◆ WORK INSTRUCTION
Go from the first line below to the one with "gates | 148 |" and print each line exactly.

Stored data entries:
▬▬▬▬▬▬▬▬▬▬

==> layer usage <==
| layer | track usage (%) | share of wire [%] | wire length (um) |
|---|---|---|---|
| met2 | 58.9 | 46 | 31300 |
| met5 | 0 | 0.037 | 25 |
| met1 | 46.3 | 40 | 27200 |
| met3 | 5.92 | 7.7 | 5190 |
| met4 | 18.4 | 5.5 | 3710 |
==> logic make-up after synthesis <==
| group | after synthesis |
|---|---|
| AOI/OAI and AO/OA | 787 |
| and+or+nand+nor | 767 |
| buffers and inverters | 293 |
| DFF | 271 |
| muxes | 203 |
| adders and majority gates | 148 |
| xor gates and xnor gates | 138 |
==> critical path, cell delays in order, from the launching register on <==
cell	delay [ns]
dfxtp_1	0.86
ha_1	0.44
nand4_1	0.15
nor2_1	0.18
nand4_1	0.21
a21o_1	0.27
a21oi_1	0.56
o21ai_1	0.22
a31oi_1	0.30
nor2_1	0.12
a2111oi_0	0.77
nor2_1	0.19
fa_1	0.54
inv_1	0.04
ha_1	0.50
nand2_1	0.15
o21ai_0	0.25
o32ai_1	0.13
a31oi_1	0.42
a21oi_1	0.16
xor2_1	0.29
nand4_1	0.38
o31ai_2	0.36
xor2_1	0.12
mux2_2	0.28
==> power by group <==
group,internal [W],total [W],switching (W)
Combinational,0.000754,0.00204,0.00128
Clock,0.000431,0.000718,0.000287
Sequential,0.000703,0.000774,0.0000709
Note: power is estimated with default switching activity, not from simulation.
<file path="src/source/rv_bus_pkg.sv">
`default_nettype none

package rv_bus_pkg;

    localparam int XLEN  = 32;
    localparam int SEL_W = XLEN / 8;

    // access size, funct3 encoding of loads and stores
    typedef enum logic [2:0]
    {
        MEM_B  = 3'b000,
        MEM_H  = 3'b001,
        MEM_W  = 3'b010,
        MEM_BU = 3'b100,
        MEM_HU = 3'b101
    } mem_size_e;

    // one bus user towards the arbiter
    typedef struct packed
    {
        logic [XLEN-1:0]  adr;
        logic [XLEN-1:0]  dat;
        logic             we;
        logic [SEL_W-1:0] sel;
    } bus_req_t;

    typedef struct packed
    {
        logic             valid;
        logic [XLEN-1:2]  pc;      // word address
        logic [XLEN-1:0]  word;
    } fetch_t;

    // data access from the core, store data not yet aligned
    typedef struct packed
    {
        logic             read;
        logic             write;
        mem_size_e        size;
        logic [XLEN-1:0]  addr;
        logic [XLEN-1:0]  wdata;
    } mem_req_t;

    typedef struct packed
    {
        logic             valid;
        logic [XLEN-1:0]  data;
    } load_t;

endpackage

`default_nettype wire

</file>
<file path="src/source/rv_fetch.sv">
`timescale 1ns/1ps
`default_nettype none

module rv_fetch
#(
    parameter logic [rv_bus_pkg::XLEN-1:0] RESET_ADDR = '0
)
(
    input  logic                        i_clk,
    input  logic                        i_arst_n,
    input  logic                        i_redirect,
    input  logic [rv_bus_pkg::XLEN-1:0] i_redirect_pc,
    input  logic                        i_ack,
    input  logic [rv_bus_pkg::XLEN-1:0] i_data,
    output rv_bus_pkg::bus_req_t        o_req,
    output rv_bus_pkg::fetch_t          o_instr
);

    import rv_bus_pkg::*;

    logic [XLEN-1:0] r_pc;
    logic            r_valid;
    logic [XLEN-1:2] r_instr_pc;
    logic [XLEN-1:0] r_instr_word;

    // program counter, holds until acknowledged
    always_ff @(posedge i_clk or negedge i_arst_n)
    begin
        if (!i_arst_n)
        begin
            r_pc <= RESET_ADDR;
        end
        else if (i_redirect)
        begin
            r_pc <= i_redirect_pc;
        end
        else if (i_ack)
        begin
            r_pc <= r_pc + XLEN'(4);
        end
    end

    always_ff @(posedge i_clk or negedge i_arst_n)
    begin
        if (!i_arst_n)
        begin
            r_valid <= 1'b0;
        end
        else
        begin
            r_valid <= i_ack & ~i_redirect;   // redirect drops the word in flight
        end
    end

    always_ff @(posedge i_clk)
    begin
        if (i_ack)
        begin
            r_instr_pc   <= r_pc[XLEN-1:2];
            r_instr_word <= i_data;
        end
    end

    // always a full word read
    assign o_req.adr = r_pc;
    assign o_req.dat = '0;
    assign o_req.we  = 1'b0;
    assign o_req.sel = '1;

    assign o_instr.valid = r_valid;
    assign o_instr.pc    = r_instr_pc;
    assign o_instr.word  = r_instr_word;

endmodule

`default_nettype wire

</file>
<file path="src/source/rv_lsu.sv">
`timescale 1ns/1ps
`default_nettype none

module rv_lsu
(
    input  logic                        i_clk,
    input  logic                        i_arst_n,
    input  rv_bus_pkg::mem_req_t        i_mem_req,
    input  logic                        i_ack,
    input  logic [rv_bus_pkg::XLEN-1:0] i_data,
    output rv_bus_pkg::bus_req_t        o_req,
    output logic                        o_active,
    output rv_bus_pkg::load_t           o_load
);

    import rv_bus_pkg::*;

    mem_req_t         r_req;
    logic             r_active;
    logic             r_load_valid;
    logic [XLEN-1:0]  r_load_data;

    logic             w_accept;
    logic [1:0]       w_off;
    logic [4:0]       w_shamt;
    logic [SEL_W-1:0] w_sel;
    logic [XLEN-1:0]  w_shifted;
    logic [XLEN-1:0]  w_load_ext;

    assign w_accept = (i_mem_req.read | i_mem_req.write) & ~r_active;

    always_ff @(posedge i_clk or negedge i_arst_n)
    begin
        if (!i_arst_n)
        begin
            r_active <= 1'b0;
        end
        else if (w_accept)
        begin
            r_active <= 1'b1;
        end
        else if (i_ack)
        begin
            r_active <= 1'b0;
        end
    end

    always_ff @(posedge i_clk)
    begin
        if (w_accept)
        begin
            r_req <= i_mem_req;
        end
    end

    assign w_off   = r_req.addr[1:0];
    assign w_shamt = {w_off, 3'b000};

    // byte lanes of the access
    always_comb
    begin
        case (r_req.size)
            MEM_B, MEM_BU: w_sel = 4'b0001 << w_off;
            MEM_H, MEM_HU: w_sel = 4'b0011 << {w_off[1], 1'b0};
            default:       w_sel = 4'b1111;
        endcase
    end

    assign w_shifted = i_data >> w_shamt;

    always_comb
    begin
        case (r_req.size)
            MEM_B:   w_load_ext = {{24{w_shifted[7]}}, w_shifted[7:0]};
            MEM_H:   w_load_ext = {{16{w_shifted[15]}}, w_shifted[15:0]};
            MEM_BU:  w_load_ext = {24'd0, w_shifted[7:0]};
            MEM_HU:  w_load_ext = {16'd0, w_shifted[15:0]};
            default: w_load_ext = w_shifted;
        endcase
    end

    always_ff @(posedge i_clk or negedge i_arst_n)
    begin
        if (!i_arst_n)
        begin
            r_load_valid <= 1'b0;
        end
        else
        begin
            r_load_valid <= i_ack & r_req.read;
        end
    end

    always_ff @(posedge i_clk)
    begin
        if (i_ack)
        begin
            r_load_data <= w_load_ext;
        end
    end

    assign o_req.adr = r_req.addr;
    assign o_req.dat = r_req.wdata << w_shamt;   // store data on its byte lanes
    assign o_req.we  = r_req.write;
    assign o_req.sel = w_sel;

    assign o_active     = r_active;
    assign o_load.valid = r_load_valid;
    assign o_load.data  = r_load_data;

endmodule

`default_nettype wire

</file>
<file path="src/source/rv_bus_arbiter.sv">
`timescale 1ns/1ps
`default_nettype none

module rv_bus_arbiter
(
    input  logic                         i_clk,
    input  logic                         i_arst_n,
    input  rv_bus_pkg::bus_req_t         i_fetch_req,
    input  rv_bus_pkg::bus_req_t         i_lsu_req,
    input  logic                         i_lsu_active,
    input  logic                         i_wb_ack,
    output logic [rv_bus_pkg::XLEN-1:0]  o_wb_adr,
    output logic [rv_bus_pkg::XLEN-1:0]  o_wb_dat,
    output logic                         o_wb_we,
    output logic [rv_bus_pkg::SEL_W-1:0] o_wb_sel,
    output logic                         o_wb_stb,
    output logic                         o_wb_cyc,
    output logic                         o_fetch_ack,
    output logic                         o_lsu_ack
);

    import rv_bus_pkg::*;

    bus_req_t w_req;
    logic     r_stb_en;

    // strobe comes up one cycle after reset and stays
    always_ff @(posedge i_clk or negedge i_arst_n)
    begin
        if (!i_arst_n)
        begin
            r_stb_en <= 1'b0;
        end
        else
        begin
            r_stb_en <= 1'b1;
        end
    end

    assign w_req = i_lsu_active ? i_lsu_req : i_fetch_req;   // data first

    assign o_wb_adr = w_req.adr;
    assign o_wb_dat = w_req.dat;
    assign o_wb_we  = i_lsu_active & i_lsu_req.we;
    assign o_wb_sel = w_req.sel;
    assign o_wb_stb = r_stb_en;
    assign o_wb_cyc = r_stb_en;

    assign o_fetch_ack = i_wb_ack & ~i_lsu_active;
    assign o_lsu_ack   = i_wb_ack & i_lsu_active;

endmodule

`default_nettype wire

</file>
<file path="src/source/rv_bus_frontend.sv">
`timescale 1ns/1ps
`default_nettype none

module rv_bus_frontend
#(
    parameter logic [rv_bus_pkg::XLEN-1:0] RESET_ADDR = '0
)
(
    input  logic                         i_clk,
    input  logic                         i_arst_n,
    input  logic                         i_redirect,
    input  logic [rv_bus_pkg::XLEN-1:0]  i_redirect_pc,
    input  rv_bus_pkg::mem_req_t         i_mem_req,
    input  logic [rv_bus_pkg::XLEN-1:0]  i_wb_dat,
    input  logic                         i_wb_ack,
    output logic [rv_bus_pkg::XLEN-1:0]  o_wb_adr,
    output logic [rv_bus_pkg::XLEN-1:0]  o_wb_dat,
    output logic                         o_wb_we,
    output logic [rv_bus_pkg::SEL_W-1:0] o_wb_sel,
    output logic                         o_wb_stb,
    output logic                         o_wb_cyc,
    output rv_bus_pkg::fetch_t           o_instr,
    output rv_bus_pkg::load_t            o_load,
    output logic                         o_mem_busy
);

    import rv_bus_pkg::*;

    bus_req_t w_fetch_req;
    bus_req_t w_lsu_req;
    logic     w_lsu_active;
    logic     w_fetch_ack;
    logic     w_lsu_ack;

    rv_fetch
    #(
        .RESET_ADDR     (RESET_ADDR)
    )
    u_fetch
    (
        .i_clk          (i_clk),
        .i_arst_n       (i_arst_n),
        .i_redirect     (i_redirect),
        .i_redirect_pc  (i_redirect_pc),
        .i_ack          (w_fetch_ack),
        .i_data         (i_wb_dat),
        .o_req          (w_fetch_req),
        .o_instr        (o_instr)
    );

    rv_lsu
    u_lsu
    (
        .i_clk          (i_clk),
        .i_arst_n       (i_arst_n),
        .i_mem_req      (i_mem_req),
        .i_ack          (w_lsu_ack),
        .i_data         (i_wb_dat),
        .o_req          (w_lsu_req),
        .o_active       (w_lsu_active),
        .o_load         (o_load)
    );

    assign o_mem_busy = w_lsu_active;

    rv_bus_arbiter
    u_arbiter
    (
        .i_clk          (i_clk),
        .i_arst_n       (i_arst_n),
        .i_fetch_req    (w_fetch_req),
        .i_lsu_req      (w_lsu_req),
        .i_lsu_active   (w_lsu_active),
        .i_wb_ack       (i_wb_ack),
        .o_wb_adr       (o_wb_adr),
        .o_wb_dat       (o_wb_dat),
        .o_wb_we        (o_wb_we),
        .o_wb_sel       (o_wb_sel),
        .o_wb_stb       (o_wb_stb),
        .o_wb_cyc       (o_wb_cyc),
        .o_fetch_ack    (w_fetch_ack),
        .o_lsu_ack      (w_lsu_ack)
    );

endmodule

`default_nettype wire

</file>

▬▬▬▬▬▬▬▬▬▬

◆ ANSWER TO THIS EXERCISE
==> layer usage <==
| layer | track usage (%) | share of wire [%] | wire length (um) |
|---|---|---|---|
| met2 | 58.9 | 46 | 31300 |
| met5 | 0 | 0.037 | 25 |
| met1 | 46.3 | 40 | 27200 |
| met3 | 5.92 | 7.7 | 5190 |
| met4 | 18.4 | 5.5 | 3710 |
==> logic make-up after synthesis <==
| group | after synthesis |
|---|---|
| AOI/OAI and AO/OA | 787 |
| and+or+nand+nor | 767 |
| buffers and inverters | 293 |
| DFF | 271 |
| muxes | 203 |
| adders and majority gates | 148 |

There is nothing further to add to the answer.